**SUPPLIED INFORMATION**
$ cat config.mk
export PLATFORM = sky130hd
export DESIGN_NAME = fnd_scan_ctrl_flat
export DESIGN_NICKNAME = d
export VERILOG_FILES = /design/src/rtl/fnd_scan_ctrl_pkg.sv /design/src/rtl/fnd_scan_ctrl_if.sv /design/src/rtl/fnd_scan_ctrl_tc_counter.sv /design/src/rtl/fnd_scan_ctrl.sv /design/src/flat_wrapper.sv
export SDC_FILE = /design/constraint.sdc
export NUM_CORES = 1
export LEC_CHECK = 0
export BUFFER_PORTS_ARGS = -buffer_cell sky130_fd_sc_hd__buf_2
export CORE_MARGIN = 4
export CORE_UTILIZATION = 60
export DETAILED_ROUTE_END_ITERATION = 10
export PLACE_DENSITY = 0.83
export REMOVE_ABC_BUFFERS = 1
export SETUP_SLACK_MARGIN = 0.05
export SLEW_MARGIN = 20
export SYNTH_ARGS = -nofsm -noshare
export SYNTH_HDL_FRONTEND = slang
export SYNTH_SLANG_ARGS = --single-unit
$ cat constraint.sdc
create_clock -name i_clk -period 3.8 [get_ports i_clk]
set_input_delay 0 -clock i_clk [delete_from_list [all_inputs] [get_ports i_clk]]
set_output_delay 0 -clock i_clk [all_outputs]
set_load 0.01 [all_outputs]
$ cat src/rtl/fnd_scan_ctrl_pkg.sv
// ============================================================================
//  Module   : fnd_scan_ctrl_pkg
//  Brief    : Shared types, constants and helpers for the FND digit scanner.
//  Revision : 1.0
// ============================================================================
`default_nettype none

package fnd_scan_ctrl_pkg;

    localparam int         c_FND_MAX_DIGITS = 8;
    localparam logic       c_COM_ON         = 1'b0;
    localparam logic [7:0] c_COM_ALL_OFF    = 8'hFF;

    typedef enum logic [1:0] {
        S_OFF  = 2'd0,
        S_SHOW = 2'd1,
        S_GAP  = 2'd2
    } scan_state_t;

    function automatic logic [2:0] next_sel(input logic [2:0] sel, input int num_digits);
        return (int'(sel) == num_digits - 1) ? 3'd0 : sel + 3'd1;
    endfunction

    // Common pattern for a lit slot; a masked digit keeps every common off.
    function automatic logic [7:0] com_decode(input logic [2:0] sel, input logic [7:0] mask);
        logic [7:0] com;
        com = c_COM_ALL_OFF;
        if (!mask[sel]) begin
            com[sel] = c_COM_ON;
        end
        return com;
    endfunction

endpackage

`default_nettype wire

$ cat src/rtl/fnd_scan_ctrl_if.sv
// ============================================================================
//  Module   : fnd_scan_ctrl_if
//  Brief    : Control/display bundle between the scan controller and its user.
//  Revision : 1.0
// ============================================================================
`default_nettype none

interface fnd_scan_ctrl_if;

    logic       i_on;
    logic [7:0] i_blank_mask;
    logic [2:0] o_sel;
    logic [7:0] o_com;
    logic       o_tick;
    logic       o_frame;

    modport master (
        output i_on,
        output i_blank_mask,
        input  o_sel,
        input  o_com,
        input  o_tick,
        input  o_frame
    );

    modport slave (
        input  i_on,
        input  i_blank_mask,
        output o_sel,
        output o_com,
        output o_tick,
        output o_frame
    );

endinterface

`default_nettype wire

$ cat src/rtl/fnd_scan_ctrl_tc_counter.sv
// ============================================================================
//  Module   : tc_counter
//  Brief    : Count-up slot counter with synchronous clear and terminal flag.
//  Revision : 1.0
// ============================================================================
`default_nettype none

module tc_counter #(
    parameter int CNT_W = 17
) (
    input  wire logic             clk,
    input  wire logic             rst,
    input  wire logic             i_clr,
    input  wire logic             i_en,
    input  wire logic [CNT_W-1:0] i_term,
    output logic      [CNT_W-1:0] o_cnt,
    output logic                  o_tc
);

    logic [CNT_W-1:0] r_cnt;

    always_ff @(posedge clk or posedge rst) begin
        if (rst) begin
            r_cnt <= '0;
        end else if (i_clr) begin
            r_cnt <= '0;
        end else if (i_en) begin
            r_cnt <= r_cnt + 1'b1;
        end
    end

    assign o_cnt = r_cnt;
    assign o_tc  = (r_cnt == i_term);

endmodule

`default_nettype wire

$ cat src/rtl/fnd_scan_ctrl.sv
// ============================================================================
//  Module   : fnd_scan_ctrl
//  Brief    : Time-multiplexed 7-segment digit scanner with inter-digit gap.
//  Revision : 1.0
// ============================================================================
`default_nettype none

module fnd_scan_ctrl
    import fnd_scan_ctrl_pkg::*;
#(
    parameter int NUM_DIGITS  = 8,
    parameter int SHOW_CYCLES = 100000,
    parameter int GAP_CYCLES  = 1000,
    parameter int CNT_W       = 17
) (
    input  wire logic           i_clk,
    input  wire logic           i_reset,
    fnd_scan_ctrl_if.slave      bus
);

    localparam logic [CNT_W-1:0] c_SHOW_TERM = CNT_W'(SHOW_CYCLES - 1);
    localparam logic [CNT_W-1:0] c_GAP_TERM  = CNT_W'((GAP_CYCLES > 0) ? GAP_CYCLES - 1 : 0);
    localparam bit               c_HAS_GAP   = (GAP_CYCLES > 0);

    scan_state_t      r_state;
    logic [2:0]       r_sel;
    logic [7:0]       r_com;
    logic             r_tick;
    logic             r_frame;

    logic [CNT_W-1:0] w_cnt;
    logic [CNT_W-1:0] w_term;
    logic             w_tc;
    logic             w_clr;
    logic             w_en;
    logic [2:0]       w_sel_adv;

    // The one counter serves both slot phases; only the terminal value changes.
    assign w_term    = (r_state == S_GAP) ? c_GAP_TERM : c_SHOW_TERM;
    assign w_clr     = !bus.i_on || (r_state == S_OFF) || w_tc;
    assign w_en      = (r_state != S_OFF);
    assign w_sel_adv = next_sel(r_sel, NUM_DIGITS);

    tc_counter #(
        .CNT_W (CNT_W)
    ) u_slot_cnt (
        .clk    (i_clk),
        .rst    (i_reset),
        .i_clr  (w_clr),
        .i_en   (w_en),
        .i_term (w_term),
        .o_cnt  (w_cnt),
        .o_tc   (w_tc)
    );

    always_ff @(posedge i_clk or posedge i_reset) begin
        if (i_reset) begin
            r_state <= S_OFF;
            r_sel   <= 3'd0;
            r_com   <= c_COM_ALL_OFF;
            r_tick  <= 1'b0;
            r_frame <= 1'b0;
        end else begin
            r_tick  <= 1'b0;
            r_frame <= 1'b0;
            if (!bus.i_on) begin
                r_state <= S_OFF;
                r_sel   <= 3'd0;
                r_com   <= c_COM_ALL_OFF;
            end else begin
                case (r_state)
                    S_OFF: begin
                        r_state <= S_SHOW;
                        r_sel   <= 3'd0;
                        r_com   <= com_decode(3'd0, bus.i_blank_mask);
                    end
                    S_SHOW: begin
                        if (w_tc && c_HAS_GAP) begin
                            r_state <= S_GAP;
                            r_com   <= c_COM_ALL_OFF;
                        end else if (w_tc) begin
                            // Gapless scan: step straight to the next digit.
                            r_sel   <= w_sel_adv;
                            r_tick  <= 1'b1;
                            r_frame <= (w_sel_adv == 3'd0);
                            r_com   <= com_decode(w_sel_adv, bus.i_blank_mask);
                        end else begin
                            r_com   <= com_decode(r_sel, bus.i_blank_mask);
                        end
                    end
                    S_GAP: begin
                        if (w_tc) begin
                            r_state <= S_SHOW;
                            r_sel   <= w_sel_adv;
                            r_tick  <= 1'b1;
                            r_frame <= (w_sel_adv == 3'd0);
                            r_com   <= com_decode(w_sel_adv, bus.i_blank_mask);
                        end else begin
                            r_com   <= c_COM_ALL_OFF;
                        end
                    end
                    default: begin
                        r_state <= S_OFF;
                        r_sel   <= 3'd0;
                        r_com   <= c_COM_ALL_OFF;
                    end
                endcase
            end
        end
    end

    assign bus.o_sel   = r_sel;
    assign bus.o_com   = r_com;
    assign bus.o_tick  = r_tick;
    assign bus.o_frame = r_frame;

endmodule

`default_nettype wire

$ cat src/flat_wrapper.sv
// flat-port wrapper written by rule: the top's interface ports become plain ports
module fnd_scan_ctrl_flat import fnd_scan_ctrl_pkg::*;
#(
    parameter int NUM_DIGITS  = 8,
    parameter int SHOW_CYCLES = 100000,
    parameter int GAP_CYCLES  = 1000,
    parameter int CNT_W       = 17
)
  (i_clk, i_reset, bus_i_on, bus_i_blank_mask, bus_o_sel, bus_o_com, bus_o_tick, bus_o_frame);
  fnd_scan_ctrl_if bus_i ();
  input  wire logic i_clk;
  input  wire logic i_reset;
  input wire logic [$bits(bus_i.i_on)-1:0] bus_i_on;
  input wire logic [$bits(bus_i.i_blank_mask)-1:0] bus_i_blank_mask;
  output wire logic [$bits(bus_i.o_sel)-1:0] bus_o_sel;
  output wire logic [$bits(bus_i.o_com)-1:0] bus_o_com;
  output wire logic [$bits(bus_i.o_tick)-1:0] bus_o_tick;
  output wire logic [$bits(bus_i.o_frame)-1:0] bus_o_frame;
  assign bus_i.i_on = bus_i_on;
  assign bus_i.i_blank_mask = bus_i_blank_mask;
  assign bus_o_sel = bus_i.o_sel;
  assign bus_o_com = bus_i.o_com;
  assign bus_o_tick = bus_i.o_tick;
  assign bus_o_frame = bus_i.o_frame;
  fnd_scan_ctrl #(.NUM_DIGITS(NUM_DIGITS), .SHOW_CYCLES(SHOW_CYCLES), .GAP_CYCLES(GAP_CYCLES), .CNT_W(CNT_W)) u_core (.i_clk(i_clk), .i_reset(i_reset), .bus(bus_i));
endmodule
* Word level (Yosys, flattened, before mapping)
Cells that the tools add are included.
** Word-level totals
- Register bits :: 32
- Input bits :: 11
- Word-level logic and storage cells :: 64
** Cells by class
- Add/subtract/negate cells :: 2
- $lt $le $gt $ge :: 4
- Equal/unequal tests :: 7
- Multiplexer cells :: 32
- Bitwise operators :: 2
- Reductions and logical operators :: 11
** Operator list (count)
- $mux 17 :: 3
- $mux 8 :: 5
- $pmux 8 s3 :: 1
- $add 17x1->17 const B :: 1
- $eq 17x17->1 :: 1
- $not 8->8 :: 2
- $mux 1 :: 11
- $mux 3 :: 3
- $lt 3x4->1 const B :: 2
- $bmux 1 s3 :: 2
- $demux 1 s3 :: 2
- $ge 3x1->1 const B :: 2
- $mux 2 :: 3
- $ne 3x2->1 const B :: 2
- $pmux 2 s3 :: 1
- $pmux 3 s2 :: 1
- $reduce_and 2->1 :: 2
- $reduce_bool 2->1 :: 2
- $add 3x1->3 const B :: 1
- $eq 3x1->1 const B :: 1
- $logic_not 3->1 :: 1
- $eq 2x1->1 const B :: 1
- $eq 2x2->1 const B :: 1
- $logic_and 1x1->1 :: 2
- 4 further kinds :: 5

* Depth between registers and ports, before layout
- Word-level depth :: 11
- Gate-level depth with buffers :: 8
- Depth with buffers taken out :: 7

* Hierarchy
From an unflattened synthesis, not the netlist that was laid out.
** Second synthesis, totals
- Cells, all modules :: 200
- Area total of the unflattened synthesis :: 1963.1 sq um
** By module, submodules not included
- tc_counter :: times used 1, cells each 112, area each 1074.8 sq um, seq. area each 425.4 sq um
- fnd_scan_ctrl :: times used 1, cells each 88, area each 888.4 sq um, seq. area each 385.4 sq um

* Worst setup path before layout
Ideal clock, no wire load.
- Path kind :: register to register
- Start point :: register u_core.r_sel[1], in the netlist u_core.bus.o_sel[1]
- End point :: register u_core.r_com[5], in the netlist u_core.bus.o_com[5]
- Library setup time :: 91 ps
- Arrival time :: 2063 ps
- Data required time :: 3709 ps
- Slack :: 1646 ps
- Stages on the path, launching flop included :: 9
- Path buffers :: 1
- Cells stage by stage :: dfrtp_1 ha_1 ha_1 clkbuf_1 mux2_2 nor4_1 nand3_1 nor2_1 o21ai_1
** On the way
- Cells in the longest elaborated chain, start to end :: 11
- Elaborated cells between the ends (all ways) :: 25
** RTL lines
- start: declaration :: RTL line fnd_scan_ctrl.sv:26 : logic [2:0] r_sel;
- start signal: assignment :: RTL line fnd_scan_ctrl.sv:83 : r_sel <= w_sel_adv;
- start signal: assignment :: RTL line fnd_scan_ctrl.sv:94 : r_sel <= w_sel_adv;
- $add 3x1->3 or $eq 3x1->1 (tied branches) :: RTL line fnd_scan_ctrl_pkg.sv:21 : return (int'(sel) == num_digits - 1) ? 3'd0 : sel + 3'd1;
- $mux 3 :: RTL line fnd_scan_ctrl_pkg.sv:21
- $lt 3x4->1 or $ge 3x1->1 (tied branches)
- $logic_and 1x1->1 (not written as such) :: RTL line fnd_scan_ctrl_pkg.sv:29 : com[sel] = c_COM_ON;
- $mux 1
- $demux 1 s3
- $not 8->8 (no line)
- $mux 8 :: RTL line fnd_scan_ctrl_pkg.sv:28 : if (!mask[sel]) begin
- $mux 8 :: RTL line fnd_scan_ctrl.sv:92 : if (w_tc) begin
- $pmux 8 s3 (*) :: RTL line fnd_scan_ctrl.sv:71 : case (r_state)
- $mux 8 (*) :: RTL line fnd_scan_ctrl.sv:66 : if (!bus.i_on) begin
- end signal: assignment :: RTL line fnd_scan_ctrl.sv:69 : r_com <= c_COM_ALL_OFF;
- end signal: assignment :: RTL line fnd_scan_ctrl.sv:75 : r_com <= com_decode(3'd0, bus.i_blank_mask);
- end signal: assignment :: RTL line fnd_scan_ctrl.sv:97 : r_com <= com_decode(w_sel_adv, bus.i_blank_mask);
- end: declaration :: RTL line fnd_scan_ctrl.sv:27 : logic [7:0] r_com;
Mark *: on every way between the ends. The rest lies on a longest branch, timed or not. The select of a mux whose other input is x is not followed.
A chain may end at the register's enable or synchronous reset.

* Worst setup path in the final report
- Start point :: register u_core.r_sel[0], in the netlist u_core.bus.o_sel[0]
- End point :: register u_core.r_com[5], in the netlist u_core.bus.o_com[5]
The elaborated chain is that of the path after synthesis.

==> qor.log <==
[routing] Initial DRC Count 79
[yosys] total number of yosys warnings 0
[placement] count of buffers from port buffering 23
[floorplan] overall die height 62.86 um
[worst_setup_path] critical path fanouts, max 14
[global_route] GR peak layer met2
[layout] count of nets after finishing 222
[routing] Routed WL 3.860 mm
[floorplan] number of top-level pins 24
[routing] post-DR vias/cell 6.067
[pwr] switching share of power 0.2420
[sta] final setup vio count 0
[sta] post-route fraction of the period consumed by the critical path 0.6282
[worst_setup_path] CP startpoint kind flip-flop
[clocking] clock buffers created by TritonCTS 5
[sta] worst-case setup margin in the final layout 1.413 ns
[layout] multi-input logic area 947.2 um^2
[yosys] synthesized area 0.001805 mm^2
[placement] Post-Place Worst Slack 1.478 ns
[layout] leading cell type in the layout, fill and taps excluded nor2_1
[yosys] average instance area after synthesis 10.09 um^2
[placement] placer congestion estimate 0.8870
[global_route] antenna violations before repair 0
[worst_setup_path] CP max stage delay 0.56 ns
[clocking] register clock-pin slew on the reported worst setup and hold paths 0.10 ns
[sta] Setup Skew 0.01649 ns
[routing] number of iterations in the first detailed-routing pass 5
[global_route] first-pass GRT wire length 6.768 mm
[global_route] number of global-route vias before repair 1437
[hold_path] hold crit path type in2reg
[clocking] TritonCTS clock tree built
[floorplan] die area 0.003951 mm^2
[layout] signed area change from the synthesized netlist to the final layout 11.09%
[worst_setup_path] CP Capture Type flip-flop
[routing] Residual DRC 0
[sta] maximum frequency from static timing analysis 418.9 MHz
[pwr] worst IR drop on VDD 0.2339 mV
[layout] Storage cell area 810.8 um^2
[worst_setup_path] Setup Crit Path Kind reg2reg
[worst_setup_path] slowest stage cell, crit path dfrtp_1
[clocking] worst-case clock buffer depth 2
[floorplan] horizontal die dimension 62.86 um
[floorplan] core footprint 0.002805 mm^2
[routing] ANT nets after route 0
[worst_setup_path] most frequent cell on the critical path ha_1
[floorplan] initial core utilization 0.6436
[job] Max-Cap Viols 0
[clocking] clock tree sinks 32
[worst_setup_path] cells along the critical path ha_1 > ha_1 > mux2_2 > nor4_1 > nand3_1 > nor2_1 > o21ai_1
[pwr] Psw 0.0001372 W
[pwr] clock power share 0.329
[worst_setup_path] CP Data Required Time 4.05 ns
[floorplan] standard-cell rows 19
[sta] worst slew margin relative to its limit 0.6836
[sta] post-layout min period 2.387 ns
[yosys] synthesized netlist cell count 179
[global_route] largest net degree at the start of global routing 33
[layout] number of inserted filler cells in the final layout 232
[placement] detailed-placement wirelength estimate 2.827 mm
[global_route] gr usage total 0.2195
[global_route] met3 track demand over resource 0.04317
[routing] number of vias in the routed layout 1450
[sta] sum of negative setup slack 0 ns
[yosys] share of synthesized registers carrying an async set or reset 1.000
[pwr] sequential group share of total power 0.610
[routing] Routed WL per cell 16.15 um
[layout] top library cells by usage in the layout, fill and taps aside nor2_1, dfrtp_1, buf_2, nand2_1, xnor2_1
[sta] transition time of the tightest slew-check pin 0.4746 ns
[global_route] grt total ovfl 0
[global_route] M2 GR Usage 0.3382
[yosys] Post-synth top flop dfrtp_1
[pwr] Int Pwr 0.0004296 W
[pwr] leakage dissipation 0.8484 nW
[pwr] fraction of power consumed by combinational cells 0.062
[clocking] Clk Latency, worst-skew pair 0.35 ns
[clocking] total number of H-tree levels 2
[clocking] post-cts sizing count 0
[layout] proportion of layout cells with a drive suffix above 1 0.2596
[yosys] post-synth cell types 49
[sta] setup repair after global routing missed its margin no
[sta] number of pins with negative max-slew slack in the final report 0
[outcome] status finished clean
[pwr] total power divided by cell area 282.6 mW/mm^2
[yosys] flops & latches, synth 32
[yosys] share of synthesized area occupied by flip-flops and latches 0.4491
[layout] number of antenna diodes 0
[worst_setup_path] data arrival at the endpoint of the critical path 2.64 ns
[clocking] root buffer cell clkbuf_4
[global_route] GR met1 Demand/Resource 0.2915
[yosys] count of flip-flops with a built-in enable after synthesis 0
[sta] count of final hold-check violations 0
## critical path: cells and delay by family (launching register included)
family / cells / cell delay [ns]
simple gates: 3 / 0.53
flops: 1 / 0.56
mux: 1 / 0.38
fa+ha+maj: 2 / 0.76
compound gates: 1 / 0.07
## sequential cells by signal, indices dropped and copies added (netlist names)
signal                   cells
u_core.u_slot_cnt.o_cnt     17
u_core.bus.o_com             8
u_core.bus.o_sel             3
u_core.r_state               2
u_core.bus.o_frame           1
u_core.bus.o_tick            1
## power groups by stage
stage          clock [W]  combinational (W)  sequential [W]
2_1_floorplan          0          0.0000194        0.000352
3_3_place_gp           0          0.0000334        0.000352
3_5_place_dp           0          0.0000345        0.000352
4_1_cts         0.000196          0.0000355        0.000346
5_1_grt         0.000207          0.0000391        0.000346
6_report        0.000186          0.0000349        0.000346
## repair_timing
action	4_1_cts	5_1_grt
hold buffers	1	0
hold endpoints to repair	24	0
buffers inserted	0	0
## stage by stage
step                      hold WS [ns]    util  instance area (um^2)  total power, W  instances
after global placement         0.08532  0.6936                  1946       0.0003851        230
after CTS                     0.004697  0.7150                  2006       0.0005767        239
final                          0.02525  0.7150                  2006       0.0005667        239
after detailed placement       0.09255  0.6936                  1946       0.0003863        230
after global routing           0.02842  0.7150                  2006       0.0005922        239
after floorplan                0.05093       -                  1777       0.0003713        174
## area by class of cell
class,instances,share of cell area
Tap cell,31,0.01934
Clock inverter,1,0.002495
Sequential cell,32,0.4042
Multi-Input combinational cell,137,0.4722
Inverter,5,0.009357
Timing Repair Buffer,26,0.06987
Clock buffer,7,0.02246
## metal layers
metal	vias up	wire length (um)
li1	695	-
met1	695	1747
met2	54	1848
met3	6	198
met4	0	65
met5	-	0
## final timing paths
check | cells past startpoint | to | from | slack, ns
worst max register to register | 7 | u_core.bus.o_com[5] | u_core.bus.o_sel[0] | 1.41
max in group asynchronous | 4 | u_core.bus.o_com[6] | i_reset | 3.21
worst min register to register | 1 | u_core.u_slot_cnt.o_cnt[0] | u_core.u_slot_cnt.o_cnt[0] | 0.46
min in group asynchronous | 4 | u_core.u_slot_cnt.o_cnt[10] | i_reset | 0.26
worst max-delay path | 7 | u_core.bus.o_com[5] | u_core.bus.o_sel[0] | 1.41
worst min-delay path | 2 | u_core.bus.o_com[5] | bus_i_on | 0.03
## cells by family after synthesis
| group | Yosys count | share of synthesized area |
|---|---|---|
| AO/OA/AOI/OAI | 21 | 0.09980 |
| XOR/XNOR | 15 | 0.07276 |
| adder cells (fa/ha/maj) | 4 | 0.02772 |
| buffers and inverters | 10 | 0.02634 |
| flip-flops | 32 | 0.4491 |
| multiplexers | 8 | 0.04782 |
| AND/OR/NAND/NOR | 89 | 0.2765 |
## synth_stat cells, types with 2 or more instances
library cell | n | area [um^2]
nand4_1 | 6 | 37.54
and4_1 | 2 | 17.52
o21ai_0 | 2 | 10.01
clkbuf_1 | 2 | 7.510
dfrtp_1 | 24 | 600.6
mux2_2 | 4 | 45.04
xor2_1 | 5 | 43.79
mux2i_1 | 3 | 30.03
nor3b_1 | 4 | 30.03
a22oi_1 | 5 | 37.54
nand3_1 | 8 | 40.04
ha_1 | 4 | 50.05
dfstp_2 | 8 | 210.2
buf_2 | 2 | 10.01
nand2_1 | 13 | 48.80
nor2b_1 | 5 | 31.28
a21oi_1 | 2 | 10.01
nor3_1 | 4 | 20.02
nor2_1 | 25 | 93.84
inv_1 | 5 | 18.77
xnor2_1 | 10 | 87.58
and3_1 | 9 | 56.30
(Power assumes the default switching activity.)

**WHAT TO WORK ON**
Starting with the line with "output wire logic [$bits(bus_i.o_sel)-1:0]" above and going on through the line with "assign bus_o_frame = bus_i.o_frame;", transcribe every line exactly, both ends included, and add nothing.

**RESULT FOR THIS EXERCISE**
  output wire logic [$bits(bus_i.o_sel)-1:0] bus_o_sel;
  output wire logic [$bits(bus_i.o_com)-1:0] bus_o_com;
  output wire logic [$bits(bus_i.o_tick)-1:0] bus_o_tick;
  output wire logic [$bits(bus_i.o_frame)-1:0] bus_o_frame;
  assign bus_i.i_on = bus_i_on;
  assign bus_i.i_blank_mask = bus_i_blank_mask;
  assign bus_o_sel = bus_i.o_sel;
  assign bus_o_com = bus_i.o_com;
  assign bus_o_tick = bus_i.o_tick;
  assign bus_o_frame = bus_i.o_frame;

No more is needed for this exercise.